`src/rtl/divcnt_pkg.sv`:
```
package divcnt_pkg;
  typedef enum logic [1:0] {
    REG_ENTRY = 2'd0,
    REG_INIT  = 2'd1,
    REG_CUR   = 2'd2,
    REG_DIV   = 2'd3
  } reg_idx_e;

  localparam int VEC_W        = 8;
  localparam int SHIFT_W      = 3;
  localparam int CFG_W        = 4;
  localparam int MASK_BIT     = 16;
  localparam int PERIODIC_BIT = 17;
  localparam logic [CFG_W-1:0] CFG_KEEP = 4'b1011;

  typedef struct packed {
    logic             periodic;
    logic             masked;
    logic [VEC_W-1:0] vector;
  } entry_t;
endpackage

```
`src/rtl/divcnt_cfg_decode.sv`:
```
module divcnt_cfg_decode
  import divcnt_pkg::*;
(
  input  logic [CFG_W-1:0]   cfg_i,
  output logic [SHIFT_W-1:0] shift_o
);
  logic [SHIFT_W-1:0] code;

  // bit 3 lands in code bit 2; bit 2 of the config is not used
  assign code    = {cfg_i[3], cfg_i[1:0]};
  assign shift_o = code + SHIFT_W'(1);
endmodule

```
`src/rtl/divcnt_prescaler.sv`:
```
module divcnt_prescaler #(
  parameter int SHIFT_W = 3,
  localparam int PRE_W  = (1 << SHIFT_W) - 1
) (
  input  logic               clk_i,
  input  logic               rst_ni,
  input  logic               clr_i,
  input  logic [SHIFT_W-1:0] shift_i,
  output logic               tick_o
);
  logic [PRE_W-1:0] presc_q;
  logic [PRE_W-1:0] low_mask;

  always_comb begin
    low_mask = '0;
    for (int i = 0; i < PRE_W; i++) begin
      low_mask[i] = (i < int'(shift_i));
    end
  end

  assign tick_o = &(presc_q | ~low_mask);

  always_ff @(posedge clk_i or negedge rst_ni) begin
    if (!rst_ni)    presc_q <= '0;
    else if (clr_i) presc_q <= '0;
    else            presc_q <= presc_q + PRE_W'(1);
  end


  tick_spacing_chk: assert property (@(posedge clk_i) disable iff (!rst_ni)
    (tick_o && !clr_i && shift_i != '0) |=> (!tick_o || shift_i != $past(shift_i)));


  clear_delays_tick_chk: assert property (@(posedge clk_i) disable iff (!rst_ni)
    (clr_i && shift_i != '0) |=> !tick_o);
endmodule

```
`src/rtl/divcnt_core.sv`:
```
module divcnt_core
  import divcnt_pkg::*;
#(
  parameter int CNT_W = 32
) (
  input  logic             clk_i,
  input  logic             rst_ni,
  input  logic             load_i,
  input  logic [CNT_W-1:0] load_val_i,
  input  logic [CNT_W-1:0] init_i,
  input  logic             tick_i,
  input  entry_t           entry_i,
  output logic [CNT_W-1:0] cnt_o,
  output logic             irq_o,
  output logic [VEC_W-1:0] irq_vec_o
);
  logic             run_q;
  logic [CNT_W-1:0] cnt_q;
  logic             irq_q;
  logic [VEC_W-1:0] vec_q;
  logic             expire;

  // expiry is the tick taken while already at zero
  assign expire = tick_i && run_q && (cnt_q == '0) && !load_i;

  always_ff @(posedge clk_i or negedge rst_ni) begin
    if (!rst_ni) begin
      run_q <= 1'b0;
      cnt_q <= '0;
    end else if (load_i) begin
      run_q <= |load_val_i;
      cnt_q <= load_val_i;
    end else if (tick_i && run_q) begin
      if (cnt_q != '0) begin
        cnt_q <= cnt_q - CNT_W'(1);
      end else if (entry_i.periodic) begin
        cnt_q <= init_i;
      end else begin
        run_q <= 1'b0;
      end
    end
  end

  always_ff @(posedge clk_i or negedge rst_ni) begin
    if (!rst_ni) begin
      irq_q <= 1'b0;
      vec_q <= '0;
    end else begin
      irq_q <= expire && !entry_i.masked;
      if (expire) vec_q <= entry_i.vector;
    end
  end

  assign cnt_o     = cnt_q;
  assign irq_o     = irq_q;
  assign irq_vec_o = vec_q;


  zero_load_stops_chk: assert property (@(posedge clk_i) disable iff (!rst_ni)
    (load_i && load_val_i == '0) |=> (!run_q && cnt_q == '0));


  idle_hold_chk: assert property (@(posedge clk_i) disable iff (!rst_ni)
    (!run_q && !load_i) |=> (cnt_q == $past(cnt_q)));


  periodic_reload_chk: assert property (@(posedge clk_i) disable iff (!rst_ni)
    (tick_i && run_q && cnt_q == '0 && entry_i.periodic && !load_i) |=> (cnt_q == $past(init_i)));


  irq_single_chk: assert property (@(posedge clk_i) disable iff (!rst_ni)
    irq_o |=> !irq_o);


  masked_quiet_chk: assert property (@(posedge clk_i) disable iff (!rst_ni)
    entry_i.masked |=> !irq_o);
endmodule

```
`src/rtl/divcnt_timer.sv`:
```
module divcnt_timer
  import divcnt_pkg::*;
#(
  parameter int CNT_W  = 32,
  parameter int DATA_W = 32
) (
  input  logic              clk_i,
  input  logic              rst_ni,
  input  logic              reg_we_i,
  input  logic [1:0]        reg_addr_i,
  input  logic [DATA_W-1:0] reg_wdata_i,
  output logic [DATA_W-1:0] reg_rdata_o,
  output logic              irq_o,
  output logic [VEC_W-1:0]  irq_vector_o
);
  reg_idx_e           idx;
  entry_t             entry_q;
  logic [CNT_W-1:0]   init_q;
  logic [CFG_W-1:0]   div_q;
  logic [SHIFT_W-1:0] shift;
  logic               tick;
  logic               load;
  logic [CNT_W-1:0]   cnt;
  logic [DATA_W-1:0]  entry_rd;

  assign idx  = reg_idx_e'(reg_addr_i);
  assign load = reg_we_i && (idx == REG_INIT);

  always_ff @(posedge clk_i or negedge rst_ni) begin
    if (!rst_ni) begin
      entry_q <= '0;
      init_q  <= '0;
      div_q   <= '0;
    end else if (reg_we_i) begin
      unique case (idx)
        REG_ENTRY: begin
          entry_q.periodic <= reg_wdata_i[PERIODIC_BIT];
          entry_q.masked   <= reg_wdata_i[MASK_BIT];
          entry_q.vector   <= reg_wdata_i[VEC_W-1:0];
        end
        REG_INIT: init_q <= reg_wdata_i[CNT_W-1:0];
        REG_DIV:  div_q  <= reg_wdata_i[CFG_W-1:0] & CFG_KEEP;
        default: ;
      endcase
    end
  end

  divcnt_cfg_decode u_dec (
    .cfg_i   (div_q),
    .shift_o (shift)
  );

  divcnt_prescaler #(.SHIFT_W(SHIFT_W)) u_pre (
    .clk_i   (clk_i),
    .rst_ni  (rst_ni),
    .clr_i   (load),
    .shift_i (shift),
    .tick_o  (tick)
  );

  divcnt_core #(.CNT_W(CNT_W)) u_core (
    .clk_i      (clk_i),
    .rst_ni     (rst_ni),
    .load_i     (load),
    .load_val_i (reg_wdata_i[CNT_W-1:0]),
    .init_i     (init_q),
    .tick_i     (tick),
    .entry_i    (entry_q),
    .cnt_o      (cnt),
    .irq_o      (irq_o),
    .irq_vec_o  (irq_vector_o)
  );

  always_comb begin
    entry_rd               = '0;
    entry_rd[PERIODIC_BIT] = entry_q.periodic;
    entry_rd[MASK_BIT]     = entry_q.masked;
    entry_rd[VEC_W-1:0]    = entry_q.vector;
  end

  always_comb begin
    unique case (idx)
      REG_ENTRY: reg_rdata_o = entry_rd;
      REG_INIT:  reg_rdata_o = DATA_W'(init_q);
      REG_CUR:   reg_rdata_o = DATA_W'(cnt);
      default:   reg_rdata_o = DATA_W'(div_q);
    endcase
  end


  cur_write_ignored_chk: assert property (@(posedge clk_i) disable iff (!rst_ni)
    (reg_we_i && idx == REG_CUR) |=> ($stable(init_q) && $stable(div_q) && $stable(entry_q)));


  div_keep_chk: assert property (@(posedge clk_i) disable iff (!rst_ni)
    (reg_we_i && idx == REG_DIV) |=> (div_q[2] == 1'b0 && div_q[1:0] == $past(reg_wdata_i[1:0])));
endmodule

```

━━━━━━━━━━━━━━━━━━━━━━━━━━━━━━

Problem requirements
How many lines in these entries contain the string "localparam"? State the number and nothing more.

Answer to this task
7